In our taxonomy (Figure 3) we make a distinction between tools that are part of the
production pipeline (pipeline tools) and those that are not (non-pipeline tools). The
non-pipeline tools are used for other processes involved in game production such as
project planning, testing, marketing etc. It is outside the scope of this paper to go into
any detail of non-pipeline tools. The only exception is that this group includes tools for
making tools, something that is central for the plasticity of the pipeline. For the pipeline
tools we propose that a distinction is made between three different types:
Product facing tools (in the core engine, typically highly optimized)
User facing tools (typically with GUIs designed for specific tasks)
Tool facing tools (integration tools that connect different parts of the pipeline,
middleware that adds certain functionality)
-- 12 --
The product facing tools constitutes the core engine that handles the game simulation
and compiles the game for a target platform. This corresponds to the upper, right
rectangle in Figure 2. These components have received a lot of attention in the past
since they typically handle complex tasks such as rendering, physics and AI. In our
taxonomy we do not delve into any such details. The defining characteristic is that these
tools are product facing, i.e. the target platform plays a central role. The building to a
target platform is a complex process that involves transformations and bundling of both
code and assets. A main goal with the product facing tool is performance and quality.
These tools will hence have a strong focus on data structures, algorithms and
optimization.
The user facing tools are designed to support human developers to create game content.
Considering the wide range of competences involved in game production, these tools
vary enormously: writing editors, 2D drawing tools, 3D modelling software, Integrated
Development Environments (IDE) for programmers, audio mixers, etc. A main goal
with user facing tools is to support the creativity and productivity of game developers.

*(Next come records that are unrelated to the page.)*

--- src/rtl/ir_pkg.sv ---
// ir_pkg -- shared definitions for the IR frame transmitter and receiver.
//
// Holds the protocol timing constants (in protocol ticks), the FSM state
// encoding and small helpers that map a state to its line level, its
// duration and its successor. Both sides of the link import this package,
// so a timing change here applies to the transmitter and the receiver.
package ir_pkg;

  // Default prescaler: 6250 sys_clk cycles = 0.125 ms per tick at 50 MHz.
  localparam int unsigned TICK_DIV_DEF  = 6250;
  // Default idle-high guard time after each frame, in ticks.
  localparam int unsigned GAP_TICKS_DEF = 2100;

  // The tick counter must hold the longest state, which is the guard gap.
  localparam int unsigned TICK_CNT_W = 12;
  // Five bits so the counter can express the full 16-bit payload length.
  localparam int unsigned BIT_CNT_W  = 5;
  localparam int unsigned FRAME_BITS = 16;

  // Segment durations in ticks.
  localparam logic [TICK_CNT_W-1:0] START_L_TICKS = 12'd24;
  localparam logic [TICK_CNT_W-1:0] START_H_TICKS = 12'd24;
  localparam logic [TICK_CNT_W-1:0] BIT_L_TICKS   = 12'd4;
  localparam logic [TICK_CNT_W-1:0] BIT0_H_TICKS  = 12'd12;
  localparam logic [TICK_CNT_W-1:0] BIT1_H_TICKS  = 12'd20;
  localparam logic [TICK_CNT_W-1:0] STOP_L_TICKS  = 12'd4;
  localparam logic [TICK_CNT_W-1:0] SYNC_H_TICKS  = 12'd28;
  localparam logic [TICK_CNT_W-1:0] END_L_TICKS   = 12'd4;

  typedef enum logic [3:0] {
    S_IDLE    = 4'd0,
    S_START_L = 4'd1,
    S_START_H = 4'd2,
    S_BIT_L   = 4'd3,
    S_BIT_H   = 4'd4,
    S_STOP_L  = 4'd5,
    S_SYNC_H  = 4'd6,
    S_END_L   = 4'd7,
    S_GAP     = 4'd8
  } ir_state_e;

  // Number of ticks a state lasts. A BIT_H segment length carries the bit
  // value; the guard gap is a module parameter so it is passed in.
  function automatic logic [TICK_CNT_W-1:0] state_ticks(
    input ir_state_e              s,
    input logic                   bit_val,
    input logic [TICK_CNT_W-1:0]  gap_ticks
  );
    logic [TICK_CNT_W-1:0] t;
    t = '0;
    case (s)
      S_START_L: t = START_L_TICKS;
      S_START_H: t = START_H_TICKS;
      S_BIT_L:   t = BIT_L_TICKS;
      S_BIT_H:   t = bit_val ? BIT1_H_TICKS : BIT0_H_TICKS;
      S_STOP_L:  t = STOP_L_TICKS;
      S_SYNC_H:  t = SYNC_H_TICKS;
      S_END_L:   t = END_L_TICKS;
      S_GAP:     t = gap_ticks;
      default:   t = '0;
    endcase
    return t;
  endfunction

  // Line level driven while in a state: low segments are the marks.
  function automatic logic state_level(input ir_state_e s);
    logic lvl;
    case (s)
      S_START_L, S_BIT_L, S_STOP_L, S_END_L: lvl = 1'b0;
      default:                                lvl = 1'b1;
    endcase
    return lvl;
  endfunction

  // Successor of a timed state once its duration has elapsed. IDLE leaves
  // only on an accepted byte, which the FSM handles itself.
  function automatic ir_state_e next_state(
    input ir_state_e s,
    input logic      last_bit
  );
    ir_state_e n;
    case (s)
      S_START_L: n = S_START_H;
      S_START_H: n = S_BIT_L;
      S_BIT_L:   n = S_BIT_H;
      S_BIT_H:   n = last_bit ? S_STOP_L : S_BIT_L;
      S_STOP_L:  n = S_SYNC_H;
      S_SYNC_H:  n = S_END_L;
      S_END_L:   n = S_GAP;
      S_GAP:     n = S_IDLE;
      default:   n = S_IDLE;
    endcase
    return n;
  endfunction

endpackage

--- src/rtl/ir_tick_gen.sv ---
// ir_tick_gen -- protocol tick prescaler.
//
// Counts sys_clk cycles and raises tick for one cycle every TICK_DIV cycles.
// clr restarts the count so the first tick after a clear lands exactly
// TICK_DIV cycles after the clearing edge, which keeps frame timing aligned
// to the byte acceptance.
//
// Ports:
//   sys_clk  in   clock
//   sys_rst  in   asynchronous active-high reset
//   clr      in   restart the prescaler on this edge
//   tick     out  one-cycle strobe, every TICK_DIV cycles
module ir_tick_gen #(
  parameter int unsigned TICK_DIV = 6250
) (
  input  logic sys_clk,
  input  logic sys_rst,
  input  logic clr,
  output logic tick
);

  localparam int unsigned CNT_W = (TICK_DIV > 1) ? $clog2(TICK_DIV) : 1;
  localparam logic [CNT_W-1:0] LAST = CNT_W'(TICK_DIV - 1);

  logic [CNT_W-1:0] cnt;

  always_ff @(posedge sys_clk or posedge sys_rst) begin
    if (sys_rst) begin
      cnt <= '0;
    end else if (clr || (cnt == LAST)) begin
      cnt <= '0;
    end else begin
      cnt <= cnt + 1'b1;
    end
  end

  // A clear wins over a coincident strobe so no stale tick reaches a frame
  // that starts on this edge.
  assign tick = (cnt == LAST) && !clr;

endmodule

--- src/rtl/ir_frame_tx.sv ---
// ir_frame_tx -- pulse-distance IR frame transmitter.
//
// Accepts one command byte and sends it as a 16-bit word {~data, data},
// MSB first: a 24-tick low / 24-tick high start, sixteen bits each made of
// a 4-tick low mark followed by a 12-tick (0) or 20-tick (1) space, then a
// 4-tick stop mark, a 28-tick sync space and a 4-tick end mark. Because the
// complement is sent alongside the byte, every frame has exactly eight 1
// bits and lasts 404 ticks. A GAP_TICKS idle-high guard follows each frame
// before the next byte is accepted.
//
// Handshake: a byte is taken on any sys_clk edge where tx_valid && tx_ready.
// tx_ready is high only while idle; tx_valid/tx_data are ignored otherwise,
// and the source must hold them until that edge.
//
// Ports:
//   sys_clk     in   clock
//   sys_rst     in   asynchronous active-high reset
//   tx_valid    in   command byte offered
//   tx_data     in   command byte [7:0]
//   tx_ready    out  block idle and able to accept a byte (registered)
//   ir_out      out  encoded IR line, idle high (registered)
//   tx_busy     out  frame or guard gap in progress (registered)
//   frame_done  out  one-cycle pulse as the guard gap ends (registered)
module ir_frame_tx
  import ir_pkg::*;
#(
  parameter int unsigned TICK_DIV  = TICK_DIV_DEF,
  parameter int unsigned GAP_TICKS = GAP_TICKS_DEF
) (
  input  logic       sys_clk,
  input  logic       sys_rst,
  input  logic       tx_valid,
  input  logic [7:0] tx_data,
  output logic       tx_ready,
  output logic       ir_out,
  output logic       tx_busy,
  output logic       frame_done
);

  localparam logic [TICK_CNT_W-1:0] GAP_LEN = TICK_CNT_W'(GAP_TICKS);
  localparam logic [BIT_CNT_W-1:0]  LAST_BIT_IDX = BIT_CNT_W'(FRAME_BITS - 1);

  ir_state_e              state;
  ir_state_e              nxt;
  logic [TICK_CNT_W-1:0]  tick_cnt;
  logic [BIT_CNT_W-1:0]   bit_cnt;
  logic [15:0]            shift_word;
  logic [TICK_CNT_W-1:0]  seg_ticks;
  logic                   seg_last;
  logic                   last_bit;
  logic                   accept;
  logic                   tick;

  assign accept = tx_valid && tx_ready;

  ir_tick_gen #(
    .TICK_DIV (TICK_DIV)
  ) u_tick_gen (
    .sys_clk (sys_clk),
    .sys_rst (sys_rst),
    .clr     (accept),
    .tick    (tick)
  );

  // The bit on the wire is always the MSB of the shift word; it sets the
  // length of the current BIT_H space.
  always_comb begin
    seg_ticks = state_ticks(state, shift_word[15], GAP_LEN);
    seg_last  = (tick_cnt == (seg_ticks - 1'b1));
    last_bit  = (bit_cnt == LAST_BIT_IDX);
    nxt       = next_state(state, last_bit);
  end

  // Level changes are registered on the edge that consumes the tick strobe,
  // so every segment is an exact multiple of TICK_DIV cycles long.
  always_ff @(posedge sys_clk or posedge sys_rst) begin
    if (sys_rst) begin
      state      <= S_IDLE;
      ir_out     <= 1'b1;
      tx_ready   <= 1'b1;
      tx_busy    <= 1'b0;
      frame_done <= 1'b0;
      tick_cnt   <= '0;
      bit_cnt    <= '0;
      shift_word <= '0;
    end else begin
      frame_done <= 1'b0;
      case (state)
        S_IDLE: begin
          ir_out   <= 1'b1;
          tx_ready <= 1'b1;
          tx_busy  <= 1'b0;
          tick_cnt <= '0;
          if (accept) begin
            state      <= S_START_L;
            ir_out     <= 1'b0;
            tx_ready   <= 1'b0;
            tx_busy    <= 1'b1;
            bit_cnt    <= '0;
            shift_word <= {~tx_data, tx_data};
          end
        end

        S_START_L, S_START_H, S_BIT_L, S_BIT_H,
        S_STOP_L, S_SYNC_H, S_END_L, S_GAP: begin
          if (tick) begin
            if (seg_last) begin
              tick_cnt <= '0;
              state    <= nxt;
              ir_out   <= state_level(nxt);
              if (state == S_BIT_H) begin
                shift_word <= {shift_word[14:0], 1'b0};
                bit_cnt    <= bit_cnt + 1'b1;
              end
              if (state == S_GAP) begin
                tx_ready   <= 1'b1;
                tx_busy    <= 1'b0;
                frame_done <= 1'b1;
              end
            end else begin
              tick_cnt <= tick_cnt + 1'b1;
            end
          end
        end

        // Unreachable encodings recover to a clean idle line.
        default: begin
          state      <= S_IDLE;
          ir_out     <= 1'b1;
          tx_ready   <= 1'b1;
          tx_busy    <= 1'b0;
          tick_cnt   <= '0;
          bit_cnt    <= '0;
          shift_word <= '0;
        end
      endcase
    end
  end

endmodule

--- config.mk ---
export PLATFORM = sky130hd
export DESIGN_NAME = ir_frame_tx
export DESIGN_NICKNAME = d
export VERILOG_FILES = /design/src/rtl/ir_pkg.sv /design/src/rtl/ir_tick_gen.sv /design/src/rtl/ir_frame_tx.sv
export SDC_FILE = /design/constraint.sdc
export NUM_CORES = 1
export LEC_CHECK = 0
export BUFFER_PORTS_ARGS = -buffer_cell sky130_fd_sc_hd__buf_2
export CAP_MARGIN = 20
export CORE_MARGIN = 3
export CORE_UTILIZATION = 45
export DETAILED_ROUTE_END_ITERATION = 8
export PLACE_DENSITY = 0.58
export SYNTH_ARGS = -nofsm -noshare
export SYNTH_HDL_FRONTEND = slang
export SYNTH_HIERARCHICAL = 1
export SYNTH_SLANG_ARGS = --single-unit
--- constraint.sdc ---
create_clock -name sys_clk -period 7.81 [get_ports sys_clk]
set_input_delay 0.781 -clock sys_clk [delete_from_list [all_inputs] [get_ports sys_clk]]
set_output_delay 0.781 -clock sys_clk [all_outputs]
set_load 0.02 [all_outputs]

These tools will hence have a strong focus on usability.
The role of the tool facing tools is to create bridges between different tools in the
production pipeline or to add functionality with a middleware. These tools play a
central role for the efficiency in game production. They can be created as extensions,
or plug-ins to the other types of tools (e.g. as an export module) or they can be
standalone programs (e.g. a daemon) that translate and transfer data from one system
to another. These tools hence have a strong focus on interconnectivity and
functionality. Based on the defined tools we can define a game engine according to the
following:
-- 13 --
Figure 4: A model of the game production pipeline.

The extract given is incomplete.